(RECORDS)

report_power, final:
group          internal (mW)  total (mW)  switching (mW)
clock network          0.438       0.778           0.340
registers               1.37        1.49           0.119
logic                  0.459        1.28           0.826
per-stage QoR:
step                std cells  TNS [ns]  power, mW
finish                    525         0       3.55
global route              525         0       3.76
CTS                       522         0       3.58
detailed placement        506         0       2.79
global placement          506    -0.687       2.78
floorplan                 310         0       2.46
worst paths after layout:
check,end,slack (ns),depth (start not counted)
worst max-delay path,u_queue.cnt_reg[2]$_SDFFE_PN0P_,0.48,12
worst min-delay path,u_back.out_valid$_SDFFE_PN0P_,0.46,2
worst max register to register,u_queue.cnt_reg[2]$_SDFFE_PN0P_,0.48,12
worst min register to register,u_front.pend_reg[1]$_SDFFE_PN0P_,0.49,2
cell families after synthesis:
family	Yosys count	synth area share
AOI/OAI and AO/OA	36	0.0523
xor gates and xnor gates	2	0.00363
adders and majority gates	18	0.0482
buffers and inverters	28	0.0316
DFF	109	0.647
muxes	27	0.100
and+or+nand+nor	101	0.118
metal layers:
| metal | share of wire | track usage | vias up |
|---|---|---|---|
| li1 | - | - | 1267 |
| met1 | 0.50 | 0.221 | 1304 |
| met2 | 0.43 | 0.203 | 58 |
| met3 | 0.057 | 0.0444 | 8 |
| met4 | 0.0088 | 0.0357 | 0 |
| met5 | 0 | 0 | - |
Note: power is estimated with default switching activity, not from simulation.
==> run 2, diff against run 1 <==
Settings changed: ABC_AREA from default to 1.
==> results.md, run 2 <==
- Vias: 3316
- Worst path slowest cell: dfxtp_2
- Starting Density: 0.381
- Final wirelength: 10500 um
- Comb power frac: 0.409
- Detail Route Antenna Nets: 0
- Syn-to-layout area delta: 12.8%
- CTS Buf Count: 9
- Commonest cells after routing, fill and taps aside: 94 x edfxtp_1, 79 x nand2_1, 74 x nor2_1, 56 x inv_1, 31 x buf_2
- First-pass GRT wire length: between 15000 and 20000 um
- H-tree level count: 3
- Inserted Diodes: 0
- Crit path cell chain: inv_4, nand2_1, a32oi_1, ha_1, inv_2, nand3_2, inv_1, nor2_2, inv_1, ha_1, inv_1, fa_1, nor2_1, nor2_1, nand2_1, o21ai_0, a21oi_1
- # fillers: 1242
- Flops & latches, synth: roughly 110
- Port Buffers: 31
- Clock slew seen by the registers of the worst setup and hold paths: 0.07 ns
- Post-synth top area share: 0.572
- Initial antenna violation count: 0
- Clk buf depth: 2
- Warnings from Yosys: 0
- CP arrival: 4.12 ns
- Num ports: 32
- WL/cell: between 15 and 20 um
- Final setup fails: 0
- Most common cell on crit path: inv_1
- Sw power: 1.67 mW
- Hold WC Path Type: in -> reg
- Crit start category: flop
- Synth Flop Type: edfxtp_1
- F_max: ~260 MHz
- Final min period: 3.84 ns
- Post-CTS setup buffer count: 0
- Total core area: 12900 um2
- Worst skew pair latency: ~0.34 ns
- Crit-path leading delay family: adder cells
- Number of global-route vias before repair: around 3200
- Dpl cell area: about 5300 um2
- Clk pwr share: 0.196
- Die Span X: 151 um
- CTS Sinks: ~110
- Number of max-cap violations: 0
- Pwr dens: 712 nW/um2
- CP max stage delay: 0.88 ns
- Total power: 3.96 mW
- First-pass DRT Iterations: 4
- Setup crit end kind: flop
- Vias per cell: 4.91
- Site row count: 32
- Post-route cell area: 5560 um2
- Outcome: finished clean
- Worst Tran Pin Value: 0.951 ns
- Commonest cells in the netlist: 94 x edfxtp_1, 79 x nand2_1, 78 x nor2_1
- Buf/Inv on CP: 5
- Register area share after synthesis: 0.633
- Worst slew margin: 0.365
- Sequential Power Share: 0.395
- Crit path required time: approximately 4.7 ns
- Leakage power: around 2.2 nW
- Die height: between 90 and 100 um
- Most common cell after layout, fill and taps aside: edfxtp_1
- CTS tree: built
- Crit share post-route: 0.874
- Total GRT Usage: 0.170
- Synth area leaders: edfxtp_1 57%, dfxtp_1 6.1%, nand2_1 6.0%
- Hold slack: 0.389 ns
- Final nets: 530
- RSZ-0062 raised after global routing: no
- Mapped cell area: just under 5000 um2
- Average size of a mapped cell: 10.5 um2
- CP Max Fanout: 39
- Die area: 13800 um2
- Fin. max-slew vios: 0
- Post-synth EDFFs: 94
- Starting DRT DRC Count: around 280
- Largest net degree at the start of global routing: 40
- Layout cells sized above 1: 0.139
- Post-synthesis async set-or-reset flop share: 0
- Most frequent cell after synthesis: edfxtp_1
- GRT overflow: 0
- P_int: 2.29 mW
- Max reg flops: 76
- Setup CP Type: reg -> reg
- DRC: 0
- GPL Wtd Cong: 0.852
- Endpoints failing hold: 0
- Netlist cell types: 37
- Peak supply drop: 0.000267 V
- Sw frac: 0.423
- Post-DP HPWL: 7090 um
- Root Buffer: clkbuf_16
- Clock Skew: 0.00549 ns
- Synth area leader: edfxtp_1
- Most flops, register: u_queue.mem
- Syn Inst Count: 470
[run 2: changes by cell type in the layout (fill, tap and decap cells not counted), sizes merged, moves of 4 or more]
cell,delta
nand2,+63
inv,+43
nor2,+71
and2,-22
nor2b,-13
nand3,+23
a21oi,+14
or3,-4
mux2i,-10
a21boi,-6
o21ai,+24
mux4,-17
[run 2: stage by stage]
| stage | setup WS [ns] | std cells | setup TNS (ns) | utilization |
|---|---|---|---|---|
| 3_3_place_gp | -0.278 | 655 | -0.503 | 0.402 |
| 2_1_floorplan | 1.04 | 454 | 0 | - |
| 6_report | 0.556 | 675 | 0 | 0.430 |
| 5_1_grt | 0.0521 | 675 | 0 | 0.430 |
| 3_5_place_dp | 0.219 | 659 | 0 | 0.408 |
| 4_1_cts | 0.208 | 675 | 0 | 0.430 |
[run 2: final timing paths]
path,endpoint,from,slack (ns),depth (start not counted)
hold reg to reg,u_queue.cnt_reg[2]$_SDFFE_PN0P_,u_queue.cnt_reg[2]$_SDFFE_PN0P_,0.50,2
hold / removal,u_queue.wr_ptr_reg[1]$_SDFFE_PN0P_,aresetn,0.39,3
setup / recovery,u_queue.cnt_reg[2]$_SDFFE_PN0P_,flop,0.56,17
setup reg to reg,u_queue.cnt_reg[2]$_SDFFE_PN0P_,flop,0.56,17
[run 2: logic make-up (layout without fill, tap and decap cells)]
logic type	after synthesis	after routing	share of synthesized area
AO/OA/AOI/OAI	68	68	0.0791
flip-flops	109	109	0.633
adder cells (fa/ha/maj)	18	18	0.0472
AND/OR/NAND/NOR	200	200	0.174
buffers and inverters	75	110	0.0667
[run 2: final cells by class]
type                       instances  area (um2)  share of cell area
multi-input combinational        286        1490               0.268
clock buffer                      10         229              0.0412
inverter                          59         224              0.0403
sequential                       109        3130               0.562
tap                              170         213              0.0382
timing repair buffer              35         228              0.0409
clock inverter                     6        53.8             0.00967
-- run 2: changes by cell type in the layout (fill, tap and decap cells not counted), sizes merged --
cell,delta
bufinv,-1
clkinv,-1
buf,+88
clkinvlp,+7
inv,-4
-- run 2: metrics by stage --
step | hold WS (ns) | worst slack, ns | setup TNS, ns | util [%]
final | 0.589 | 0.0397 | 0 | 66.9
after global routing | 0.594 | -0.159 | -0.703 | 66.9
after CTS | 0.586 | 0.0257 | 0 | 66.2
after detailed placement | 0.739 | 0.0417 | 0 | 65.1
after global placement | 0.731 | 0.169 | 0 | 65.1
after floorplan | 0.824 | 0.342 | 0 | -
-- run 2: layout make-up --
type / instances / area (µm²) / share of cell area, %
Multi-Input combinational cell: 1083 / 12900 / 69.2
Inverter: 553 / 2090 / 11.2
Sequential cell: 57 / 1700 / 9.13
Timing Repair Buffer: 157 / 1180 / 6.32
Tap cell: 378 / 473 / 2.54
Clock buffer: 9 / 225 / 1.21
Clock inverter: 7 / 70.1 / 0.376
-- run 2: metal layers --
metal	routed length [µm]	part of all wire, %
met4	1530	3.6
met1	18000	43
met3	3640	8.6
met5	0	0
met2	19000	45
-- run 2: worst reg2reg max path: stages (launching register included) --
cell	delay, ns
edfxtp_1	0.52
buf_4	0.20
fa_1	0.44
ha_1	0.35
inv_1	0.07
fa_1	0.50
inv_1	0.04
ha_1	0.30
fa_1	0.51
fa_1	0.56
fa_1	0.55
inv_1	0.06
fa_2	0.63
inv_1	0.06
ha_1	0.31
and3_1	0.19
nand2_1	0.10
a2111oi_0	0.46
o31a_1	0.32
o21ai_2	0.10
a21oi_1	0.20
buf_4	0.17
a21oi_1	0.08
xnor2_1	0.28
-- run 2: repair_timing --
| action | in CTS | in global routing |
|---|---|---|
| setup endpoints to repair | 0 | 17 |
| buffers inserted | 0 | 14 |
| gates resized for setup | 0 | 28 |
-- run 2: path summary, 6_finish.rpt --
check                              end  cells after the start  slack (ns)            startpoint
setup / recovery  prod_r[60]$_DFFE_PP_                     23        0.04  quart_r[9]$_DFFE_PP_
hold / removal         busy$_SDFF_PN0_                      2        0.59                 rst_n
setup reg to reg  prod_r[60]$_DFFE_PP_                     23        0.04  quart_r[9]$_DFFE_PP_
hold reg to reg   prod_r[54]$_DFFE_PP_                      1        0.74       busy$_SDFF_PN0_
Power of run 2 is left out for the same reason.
$ cat src/design/seqpq_pkg.sv
`timescale 1ns / 1ps

package seqpq_pkg;

   // Default sizes of the queue store.
   localparam int DEF_NUM_PLAYERS = 5;
   localparam int DEF_QUEUE_DEPTH = 5;

   // Request operation codes.
   localparam logic [1:0] OP_ENQUEUE = 2'd0;
   localparam logic [1:0] OP_REMOVE  = 2'd1;
   localparam logic [1:0] OP_CLEAR   = 2'd2;

   // Reported actions.
   localparam logic [1:0] ACT_NONE       = 2'd0;
   localparam logic [1:0] ACT_START      = 2'd1;
   localparam logic [1:0] ACT_STOP_START = 2'd2;
   localparam logic [1:0] ACT_STOP       = 2'd3;

   // One stored queue entry.
   typedef struct packed {
      logic [7:0] id;
      logic [7:0] priority_level;
   } entry_type;

   // One result as it leaves the block.
   typedef struct packed {
      logic [1:0]  action;
      logic [7:0]  head_id;
      logic [7:0]  head_priority;
      logic [10:0] fade_out;
      logic [2:0]  queue_length;
   } result_type;

   function automatic result_type make_result(
      input logic [1:0]  action,
      input logic [7:0]  head_id,
      input logic [7:0]  head_priority,
      input logic [10:0] fade_out,
      input logic [2:0]  queue_length
   );
      result_type r;
      r.action        = action;
      r.head_id       = head_id;
      r.head_priority = head_priority;
      r.fade_out      = fade_out;
      r.queue_length  = queue_length;
      return r;
   endfunction

endpackage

(End RECORDS)

When a line of the records has the word "synthesis", pick it out and copy it.

§ **SOLUTION TO THE PROBLEM**:
cell families after synthesis:
- Register area share after synthesis: 0.633
- Post-synthesis async set-or-reset flop share: 0
- Most frequent cell after synthesis: edfxtp_1
logic type	after synthesis	after routing	share of synthesized area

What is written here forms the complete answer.